Levels borrow from the school of ’90s platforming spiciness. Jumps require precision, but they sometimes require momentum, too. As the game progresses, you’ll notice your duck can jump further when running at speed, or bouncing off a mushroom, and from world 2 of 4 onwards, this momentum mechanic is critical to your success. Whilst jumping, crawling, wall jumping, and aftertouch stopping are all consistent. I found the momentum-based sections were not. Having seen a message from the developer on my review video, they pointed to stick drift on my controller as the issue. Implementing a deadzone option would help solve this for other gamers, but I’ve since gone back to this game with a new controller, and I’m still running into similar problems. There is a level in world 2 which requires multiple mushroom bounces and platform jumps to traverse large gaps, and it is by luck, not judgment or skill, that I’ve been able to clear it. The level takes place inside a giant tree trunk, so you might clear one section, then fail the next, and drop down to the bottom. Do I have a skill issue? Absolutely, but when I feel like I’m doing the same thing and getting different results, I wonder if the window of success is perhaps a little too narrow for the level design and the tools the player has available.

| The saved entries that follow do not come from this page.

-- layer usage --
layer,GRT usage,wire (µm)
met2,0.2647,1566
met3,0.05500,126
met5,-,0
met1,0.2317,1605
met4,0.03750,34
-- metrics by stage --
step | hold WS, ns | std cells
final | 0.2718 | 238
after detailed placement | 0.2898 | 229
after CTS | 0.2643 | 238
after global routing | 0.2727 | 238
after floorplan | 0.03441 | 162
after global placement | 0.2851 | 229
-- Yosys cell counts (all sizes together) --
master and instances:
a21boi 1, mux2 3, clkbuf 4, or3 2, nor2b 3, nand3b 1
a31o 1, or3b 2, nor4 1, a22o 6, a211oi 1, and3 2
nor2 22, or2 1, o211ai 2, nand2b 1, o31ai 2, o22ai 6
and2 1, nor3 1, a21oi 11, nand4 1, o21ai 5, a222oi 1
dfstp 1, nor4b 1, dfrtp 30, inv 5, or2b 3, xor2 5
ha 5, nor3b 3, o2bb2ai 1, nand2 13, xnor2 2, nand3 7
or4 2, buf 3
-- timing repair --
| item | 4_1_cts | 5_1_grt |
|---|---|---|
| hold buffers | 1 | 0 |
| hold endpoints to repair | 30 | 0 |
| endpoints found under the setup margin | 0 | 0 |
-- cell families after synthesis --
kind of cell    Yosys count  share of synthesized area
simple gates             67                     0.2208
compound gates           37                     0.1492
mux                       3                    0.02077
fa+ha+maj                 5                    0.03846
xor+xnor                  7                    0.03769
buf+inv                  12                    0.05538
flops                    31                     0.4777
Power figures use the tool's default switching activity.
**src/rtl/sdram_port_arbiter.sv**
```systemverilog
// SDRAM port arbiter: picks one of PORTS requesters per transaction, using
// fixed priority, round-robin or weighted round-robin selection. It holds the
// grant until the command scheduler reports done. A per-port wait counter
// detects starvation and overrides the policy, locked sequences and credits.
module sdram_port_arbiter #(
  parameter int unsigned PORTS       = 4,
  parameter int unsigned CTRL_PORT   = 0,
  parameter int unsigned MODE        = 1,
  parameter int unsigned WEIGHT_SIZE = 4,
  parameter int unsigned TIMEOUT_CNT = 256
) (
  input  logic                                        clk_i,
  input  logic                                        rst_i,
  input  logic [PORTS-1:0]                            req_i,
  input  logic [PORTS-1:0]                            lock_i,
  input  logic [PORTS*WEIGHT_SIZE-1:0]                weight_i,
  input  logic                                        done_i,
  output logic [PORTS-1:0]                            gnt_o,
  output logic [((PORTS > 1) ? $clog2(PORTS) : 1)-1:0] gnt_id_o,
  output logic                                        gnt_vld_o,
  output logic [PORTS-1:0]                            starve_o
);

  localparam int unsigned IDW = (PORTS > 1) ? $clog2(PORTS) : 1;
  localparam int unsigned CW  = $clog2(TIMEOUT_CNT);
  localparam logic [CW-1:0] SAT = CW'(TIMEOUT_CNT - 1);

  typedef enum logic {IDLE, BUSY} state_t;

  state_t                 state_q, state_d;
  logic [PORTS-1:0]       gnt_q, gnt_d;
  logic [IDW-1:0]         id_q, id_d;
  logic                   vld_q, vld_d;
  logic [IDW-1:0]         ptr_q, ptr_d;
  logic [WEIGHT_SIZE-1:0] credit_q [PORTS];
  logic [WEIGHT_SIZE-1:0] credit_d [PORTS];
  logic [CW-1:0]          wait_q   [PORTS];
  logic [CW-1:0]          wait_d   [PORTS];

  logic [PORTS-1:0]       starving;
  logic [IDW-1:0]         win_id;
  logic [WEIGHT_SIZE-1:0] win_weight;
  logic [WEIGHT_SIZE-1:0] cred_dec;
  logic                   keep;

  // First set bit of v, scanning upward from index start with wrap-around.
  function automatic logic [IDW-1:0] pick(input logic [PORTS-1:0] v,
                                          input int unsigned start);
    logic [IDW-1:0] res;
    logic           found;
    res   = '0;
    found = 1'b0;
    for (int unsigned i = 0; i < PORTS; i++) begin
      int unsigned idx;
      idx = (start + i) % PORTS;
      if (!found && v[idx]) begin
        found = 1'b1;
        res   = IDW'(idx);
      end
    end
    return res;
  endfunction

  // Wait counters and starvation flags.
  always_comb begin
    for (int unsigned n = 0; n < PORTS; n++) begin
      wait_d[n]   = '0;
      starve_o[n] = (wait_q[n] == SAT);
      if (req_i[n] && !gnt_q[n])
        wait_d[n] = (wait_q[n] == SAT) ? wait_q[n] : wait_q[n] + 1'b1;
    end
    starving = req_i & starve_o;
  end

  // Winner selection: starvation first, then the configured policy.
  always_comb begin
    win_id = '0;
    if (|starving)
      win_id = pick(starving, 0);
    else if (MODE == 0)
      win_id = req_i[CTRL_PORT] ? IDW'(CTRL_PORT) : pick(req_i, 0);
    else
      win_id = pick(req_i, int'(ptr_q) + 1);
    win_weight = weight_i[int'(win_id)*WEIGHT_SIZE +: WEIGHT_SIZE];
  end

  // Next-state logic for the grant FSM, pointer and credits.
  always_comb begin
    state_d  = state_q;
    gnt_d    = gnt_q;
    id_d     = id_q;
    vld_d    = vld_q;
    ptr_d    = ptr_q;
    credit_d = credit_q;
    cred_dec = '0;
    keep     = 1'b0;
    case (state_q)
      IDLE: begin
        if (|req_i) begin
          state_d        = BUSY;
          gnt_d          = '0;
          gnt_d[win_id]  = 1'b1;
          id_d           = win_id;
          vld_d          = 1'b1;
          ptr_d          = win_id;
          if (MODE == 2)
            credit_d[win_id] = (win_weight == '0) ? WEIGHT_SIZE'(1) : win_weight;
        end
      end
      BUSY: begin
        if (done_i) begin
          cred_dec = (credit_q[id_q] == '0) ? '0 : credit_q[id_q] - 1'b1;
          if (MODE == 2)
            credit_d[id_q] = cred_dec;
          // A starving requester vetoes both lock and credit retention.
          keep = !(|starving) && req_i[id_q] &&
                 (lock_i[id_q] || ((MODE == 2) && (cred_dec != '0)));
          if (!keep) begin
            state_d = IDLE;
            gnt_d   = '0;
            vld_d   = 1'b0;
          end
        end
      end
      default: state_d = IDLE;
    endcase
  end

  // State registers with asynchronous reset.
  always_ff @(posedge clk_i or posedge rst_i) begin
    if (rst_i) begin
      state_q <= IDLE;
      gnt_q   <= '0;
      id_q    <= '0;
      vld_q   <= 1'b0;
      ptr_q   <= IDW'(PORTS - 1);
      for (int unsigned n = 0; n < PORTS; n++) begin
        credit_q[n] <= '0;
        wait_q[n]   <= '0;
      end
    end else begin
      state_q  <= state_d;
      gnt_q    <= gnt_d;
      id_q     <= id_d;
      vld_q    <= vld_d;
      ptr_q    <= ptr_d;
      credit_q <= credit_d;
      wait_q   <= wait_d;
    end
  end

  assign gnt_o     = gnt_q;
  assign gnt_id_o  = id_q;
  assign gnt_vld_o = vld_q;

endmodule

```
**config.mk**
```make
export PLATFORM = sky130hd
export DESIGN_NAME = sdram_port_arbiter
export DESIGN_NICKNAME = d
export VERILOG_FILES = /design/src/rtl/sdram_port_arbiter.sv
export SDC_FILE = /design/constraint.sdc
export NUM_CORES = 1
export LEC_CHECK = 0
export CORE_ASPECT_RATIO = 0.6
export CORE_MARGIN = 4
export CORE_UTILIZATION = 57
export CTS_BUF_LIST = sky130_fd_sc_hd__clkbuf_16
export DETAILED_ROUTE_END_ITERATION = 16
export GPL_TIMING_DRIVEN = 0
export PLACE_DENSITY = 0.9
export SYNTH_ARGS = -nofsm -noshare
export SYNTH_HDL_FRONTEND = slang
export SYNTH_SLANG_ARGS = --single-unit
```
**constraint.sdc**
```tcl
create_clock -name clk_i -period 2.8 [get_ports clk_i]
set_input_delay 0.84 -clock clk_i [delete_from_list [all_inputs] [get_ports clk_i]]
set_output_delay 0.84 -clock clk_i [all_outputs]
set_load 0.01 [all_outputs]
```
==> results.md <==
* Status: finished, final reports clean
* Core outline area at 3744 sq um
* Dpl cells at 303
* Fin area at 2759 sq um
* Initial Utilization at 0.6026
* GR Util met2 at 0.3253
* Crit-path max FO at 7
* Cts-stage hold buffer count at 0
* Post-Synthesis Cells at 236
* Final design utilization at 0.7370
* Htree depth at 2
* Clock sinks at 42
* Clk_lat worst skew at 0.29 ns
* Synth cell types at 53
* Residual DRC at 0
* Sequential-to-total area share from yosys stat at 0.4670
* WP data required at 1.96 ns
* Pwr dens at 748.9 nW/um^2
* DP HPWL at 3383 microns
* Vias at 1901
* Total track usage at 0.2251
* Area growth, synth to finish at 22.30%
* Synth Cell Area at 2256 sq um
* Async set-reset flop share out of synthesis at 1.000
* Non-Filler Instances at 316
* Slew Limit Fails at 0
* Area leader, netlist: dfrtp_1
* Clk_skew at 0.005162 ns
* First DRT Iteration DRCs at 147
* Die Span Y at 56.73 microns
* Critical Path AT at 1.87 ns
* First-pass GRT wire length at 8631 microns
* Met1 Usage GRT at 0.3144
* CP startpoint kind: flop
* Post-route ant nets at 0
* RSZ-0062 raised after global routing: false
* Clock slew seen by the registers of the worst setup and hold paths at 0.06 ns
* Placement Cell Area at 2515 sq um
* GR Util met3 at 0.06891
* Hold WC Path Type: flop to flop
* Worst slew pin tran at 0.8578 ns
* FF+latch count, synth at 42
* Final Cycle Share at 0.9663
* PortBufs at 20
* Worst VDD drop at 457.0 uV
* Share of cells above drive strength 1 at 0.1375
* Top Usage Layer GRT: met2
* Largest cells by area after synthesis: dfrtp_1, nor2_1, nand2_1
* Die area at 5061 sq um
* CTS tree: done
* R2r startpoint: wait_q[9]
* Pleak at 1.262 nW
* Initial antenna violation count at 0
* Synthesized Nets at 267
* Number of CTS-inserted buffers at 5
* Ys flop type: dfrtp_1
* Number of flops mapped to enable cells by yosys at 0
* I/O pins at 38
* Worst hold start: gnt_vld_o
* Die Wd at 89.22 microns
* # rows at 17
* Overflow after GRT at 0
* Average size of a mapped cell at 9.559 sq um
* Achievable Freq at 369.6 MHz
* Vias in the first global route at 1802
* Final hold vios at 0
* Via density at 6.016
* Final Net Count at 299
* ANT cells at 0
* DR pass1 iterations at 4
* WL/cell at 15.75 microns
* Setup TNS at 0 ns
* CP endpoint kind: output pin
* GPL Wtd Cong at 0.8387
* Post-synth top area share at 0.4437
* Rel. slew slack at 0.4273
* Crit path kind: flop to output pin
* Largest net degree at the start of global routing at 43
* Clock Path Buffers at 2
* Max_cap viols at 0
* Fin crit period at 2.706 ns
* # fillers at 266
* Final setup violation count at 0
* Worst setup startpoint: wait_q[24]
* Detailed Route WL at 4976 microns
* Yosys warning count at 0
* CTS root buffer: clkbuf_16
## critical path: stages (launching register included)
cell	delay, ns
dfrtp_1	0.38
ha_1	0.21
and2_2	0.23
nand3_4	0.13
inv_1	0.10
clkdlybuf4s50_1	0.53
## cell usage after synthesis (7+ instances only)
| master | number |
|---|---|
| a21oi_1 | 8 |
| and3_1 | 7 |
| dfrtp_1 | 40 |
| inv_1 | 7 |
| nand2_1 | 23 |
| nand2b_1 | 7 |
| nand3_1 | 12 |
| nand4_1 | 8 |
| nor2_1 | 31 |
| o21ai_0 | 7 |
| xor2_1 | 8 |
## cells by family (layout without fill, tap and decap cells)
| logic type | after synthesis | in the layout | share of synthesized area |
|---|---|---|---|
| flops | 42 | 42 | 0.4670 |
| compound gates | 49 | 49 | 0.1642 |
| buf+inv | 17 | 50 | 0.03938 |
| xor+xnor | 12 | 12 | 0.04659 |
| simple gates | 109 | 109 | 0.2474 |
| mux | 3 | 3 | 0.01331 |
| fa+ha+maj | 4 | 4 | 0.02219 |
## cell usage in the layout (no fill, tap or decap), types with 3 or more instances in the layout
master / netlist / layout
mux2i_1: 3 / 3
nor2b_1: 3 / 3
o21bai_1: 3 / 3
nor3_1: 4 / 4
nand2_1: 23 / 23
o21ai_0: 7 / 7
a21oi_1: 8 / 8
clkbuf_16: 0 / 5
nand4_1: 8 / 8
xnor2_1: 4 / 4
clkbuf_1: 4 / 4
dfrtp_1: 40 / 40
a31oi_1: 4 / 4
nor2_1: 31 / 30
a21o_1: 3 / 3
a211oi_1: 3 / 3
buf_4: 0 / 5
xor2_1: 8 / 8
nand2b_1: 7 / 7
inv_1: 7 / 5
and2_2: 2 / 3
and3_1: 7 / 7
clkdlybuf4s50_1: 0 / 18
nand3_1: 12 / 10
## path summary, 6_finish.rpt
path | to | slack (ns) | depth (start not counted)
max | starve_o[0] | 0.09 | 5
min | gnt_vld_o | 0.49 | 1
max reg2reg | gnt_o[2] | 0.79 | 8
min reg2reg | gnt_vld_o | 0.49 | 1
max in group asynchronous | wait_q[29] | 1.21 | 2
min in group asynchronous | wait_q[2] | 1.05 | 2
## where the power goes
group | switching, mW | internal [mW] | total (mW) | leakage (nW)
logic | 0.273 | 0.287 | 0.560 | 0.618
clock network | 0.244 | 0.422 | 0.666 | 0.0842
registers | 0.113 | 0.728 | 0.841 | 0.560
## repair_timing
item / in CTS / in global routing
gates cloned: 0 / 0
buffers inserted: 4 / 1
setup endpoints to repair: 3 / 2
gates resized for setup: 6 / 5
pin swaps: 0 / 1
## state kept, by name, summed over array words and instances, names as in the netlist
register and cells:
gnt_vld_o 1, wait_q 32, state_q 1, gnt_id_o 2, gnt_o 4, ptr_q 2
## cell type report
type	instances	area, sq um	share of cell area
multi-input combinational	177	1150	0.4168
clock buffer	5	125.1	0.04535
sequential	42	1054	0.3819
timing repair buffer	25	239.0	0.08662
tap	47	58.81	0.02132
clock inverter	3	43.79	0.01587
buffer	8	47.55	0.01723
inverter	9	41.29	0.01497
## through the flow
stage          setup slack (ns)  power (mW)  hold slack, ns
6_report                0.09443       2.066          0.4931
5_1_grt                 0.01167       2.189          0.5356
4_1_cts                0.005361       2.071          0.4966
3_5_place_dp           -0.07468       1.372          0.4829
3_3_place_gp           -0.06950       1.347          0.4770
2_1_floorplan            0.7206       1.172          0.4708
## per-layer routing
metal | share of wire | wire length [microns]
met1 | 0.45 | 2246
met2 | 0.45 | 2233
met3 | 0.084 | 420
met4 | 0.015 | 76
met5 | 0 | 0
Note: power is estimated with default switching activity, not from simulation.
==> variant: new RTL, same flow settings <==
Set the parameter `MODE` to 0 (it was 1).
--- a/src/rtl/sdram_port_arbiter.sv
+++ b/src/rtl/sdram_port_arbiter.sv
@@ -6,5 +6,5 @@
   parameter int unsigned PORTS       = 4,
   parameter int unsigned CTRL_PORT   = 0,
-  parameter int unsigned MODE        = 1,
+  parameter int unsigned MODE        = 0,
   parameter int unsigned WEIGHT_SIZE = 4,
   parameter int unsigned TIMEOUT_CNT = 256
Function: changed (a bounded check fails within 4 cycles, from zero or initial values and one cycle with rst_i high).
==> variant against the original RTL <==
- clock power decreased by 5.6%
- first-iteration DRC count is 27% lower
- utilization increased by 1.4 points
- total power down 16%
- setup slack worse by 0.045 ns
- wire length decreased by 3.6%
- sequential cell count decreased by 2
- register-to-register slack worse by 0.02 ns
- sequential share of layout area grew 0.72 points
- area after synthesis fell by 5.7%
- final area down 6.8%
==> variant: results (changes against the original RTL) <==
Outcome
  • Outcome: finished clean

Layout
  • Max reg flops: 32 (unchanged)
  • Nets: 284 (-5.0%)
  • Layout cell share with drive strength beyond 1: 10.6% (-3.1 points)

Place
  • Dpl hpwl: 3280 µm (-3.1%)
  • Placer Congestion: 0.803 (-4.3%)

Logic synthesis
  • Synth Flop Type: dfrtp_1
  • Post-synthesis sequential area ratio: 47.1% (+0.36 points)
  • Cell variety after synth: 47 (-11%)
  • Largest cells by area after synthesis: dfrtp_1 (47%), nor2_1 (5.1%), nand2_1 (3.9%), xor2_1 (3.3%), o21ai_0 (3.1%)
  • Synthesized net count: 257 (-3.7%)
  • Commonest cells in the netlist: dfrtp_1 (40), nor2_1 (29), nand2_1 (22)
  • Synth warn: 0 (unchanged)
  • Async SR Flop Fraction: 100% (unchanged)

Clocking
  • Clock-pin transition on the worst setup and hold timing paths: 0.06 ns (about the same)
  • CTS Buffer Depth: 2 (unchanged)
  • Clock Latency Late Sink: ~0.28 ns
  • H-tree depth: 2 (unchanged)
  • TritonCTS buffer count: 5 (unchanged)
  • CTS root buf: clkbuf_16

Pwr
  • Sequential share of power: 42.6% (+1.9 points)
  • Comb power: 0.000372 W (-34%)
  • Sw Pwr: 0.000489 W (-22%)
  • VDD IR max: 0.000481 V (+5.3%)
  • Leakage: 1.12 nW (-11%)

Detailed routing
  • Drt first pass iters: 4 (unchanged)
  • DRT Wirelength: 4800 µm (-3.6%)
  • Initial DRC Count: 107 (-27%)
  • DR vias: 1775 (-6.6%)

GRT
  • Initial antenna violation count: 0 (unchanged)
  • GR Util All Layers: 21.4% (-1.1 points)
  • Largest net degree at the start of global routing: 41 (-4.7%)
  • First-pass GRT wire length: 8220 µm (-4.7%)

Setup path
  • Critical Path AT: 1.91 ns (+0.04 ns)
  • R2R Setup Slk: 0.77 ns (-0.02 ns)

Worst hold path
  • Hold Crit Class: reg2reg

Timing
  • Fin Hold WS: 0.536 ns (+0.0426 ns)
  • Worst Skew: 0.00441 ns (-0.000752 ns)
  • Worst slew pin tran: 0.799 ns (-0.0587 ns)
variant: changes by cell type after synthesis, moves of 3 or more:
cell     delta
nor3_1      +3
o21ai_0     +6
and3_1      -5
a32o_1      +4
variant: timing repair:
item / in CTS / in global routing
pin swaps: 0 / 1
resized for setup: 5 / 1
hold buffers: 0 / 0
setup endpoints to repair: 3 / 2
setup buffers: 0 / 1
variant: cells by family after synthesis:
family,after synthesis,share of synthesized area [%]
buffers and inverters,18,3.76
adder cells (fa/ha/maj),4,2.35
AO/OA/AOI/OAI,45,15.4
XOR/XNOR,14,5.76
multiplexers,1,0.471
flip-flops,40,47.1
AND/OR/NAND/NOR,104,25.2
variant: cell type report:
| type | instances | area, µm² |
|---|---|---|
| repair buffers | 21 | 206 |
| flip-flops and latches | 40 | 1000 |
| well taps | 45 | 56.3 |
| inverters | 10 | 40.0 |
| fillers | 238 | 851 |
| clock inverters | 3 | 38.8 |
| multi-input cells | 168 | 1070 |
| plain buffers | 7 | 36.3 |
| clock buffers | 5 | 125 |
variant: worst max-delay path, stage by stage (launching register included):
cell	delay, ns
dfrtp_1	0.44
ha_4	0.19
nand3_1	0.11
or2_4	0.29
inv_1	0.08
clkdlybuf4s50_1	0.53
variant: per-layer routing:
layer	track usage [%]	routed length [µm]	part of all wire, %	up-vias
li1	-	-	-	854
met1	31.3	2330	49	844
met2	30.9	2100	44	65
met3	5.65	295	6.2	12
met4	6.22	74	1.5	0
met5	0	0	0	-
variant: path summary, 6_finish.rpt:
kind / end / cells past startpoint / startpoint
min reg2reg: wait_q[26]$_DFFE_PP0P_ / 1 / wait_q[26]$_DFFE_PP0P_
max in group asynchronous: wait_q[13]$_DFFE_PP0P_ / 2 / rst_i
min: wait_q[26]$_DFFE_PP0P_ / 1 / wait_q[26]$_DFFE_PP0P_
min in group asynchronous: wait_q[1]$_DFFE_PP0P_ / 2 / rst_i
max: starve_o[2] / 5 / wait_q[8]$_DFFE_PP0P_
max reg2reg: gnt_vld_o$_DFFE_PP0P_ / 7 / wait_q[24]$_DFFE_PP0P_
variant: per-stage QoR:
| stage | total power (W) | utilization [%] | worst slack, ns | area (µm²) | instances |
|---|---|---|---|---|---|
| 3_5_place_dp | 0.00111 | 69.6 | 0.0832 | 2380 | 291 |
| 4_1_cts | 0.00174 | 74.6 | 0.0475 | 2550 | 298 |
| 3_3_place_gp | 0.00108 | 69.6 | 0.128 | 2380 | 291 |
| 6_report | 0.00174 | 75.1 | 0.0499 | 2570 | 299 |
| 2_1_floorplan | 0.000948 | - | 0.770 | 2130 | 226 |
| 5_1_grt | 0.00183 | 75.1 | -0.0183 | 2570 | 299 |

Get beyond these blockers and you’ll find that The Duck Amikaze Strikes Back is a well-made game. Each level has an online leaderboard, a decent chiptune soundtrack, and some clever gotcha moments in the level design. There are four collectables per level, if you are brave enough, and medals for completing a level within a certain time. Whether it’s avoiding spike traps, flying eagles, sneaky foxes, falling ceilings, or razor cutters attempting to turn you into KFC, the levels run on for several minutes.
As you’ll only have a double jump and three lives per checkpoint restart, you’ll need to be careful. Yes, the game is timed, but your bomb won’t explode. The time trial aspect is more for the speedrunners among us, rather than locking players out of what is an already difficult challenge. If you find the game too hard, you can turn on infinite lives and/or infinite jumps. Both have their benefits for either retrying difficult sections quickly, or simply using jump to flap and fly over obstacles that you’ve just had enough of. Combine them and you get an odd Flappy Birds version of the game, but if you hit a wall, like I did with that evil tree trunk, it allows you to progress without wanting to scream into a pillow. Thankfully, the developer has ciphoned easy mode off into its own leaderboard, so if you play the game in its purest form, you’ll compete only against other brave platforming warriors, too.

I flip back and forth on my personal experience with The Duck Amikaze Strikes Back. I love the theme, and the level designs are at times fiendish. Sometimes, they resemble a rhythm platformer, and I get into a groove where everything just clicks and feels great to play. Then I come across a momentum-based area that grinds me immediately to a halt, or a new screen that has a cheap death immediately upon entry. It is a game that requires memory and skill, which I like in principle, but it needs to give the player consistent tools to deal with that challenge to be fair. This is one of those games where playing on a keyboard might give a better experience. That’s not how I like to play 2D precision platformers, and this marks my score down half a point. If you don’t mind, this is a good 7/10. Not for me personally, though.
A review copy of the game was provided by the developer. The Duck Amikaze Strikes Back is out on PC.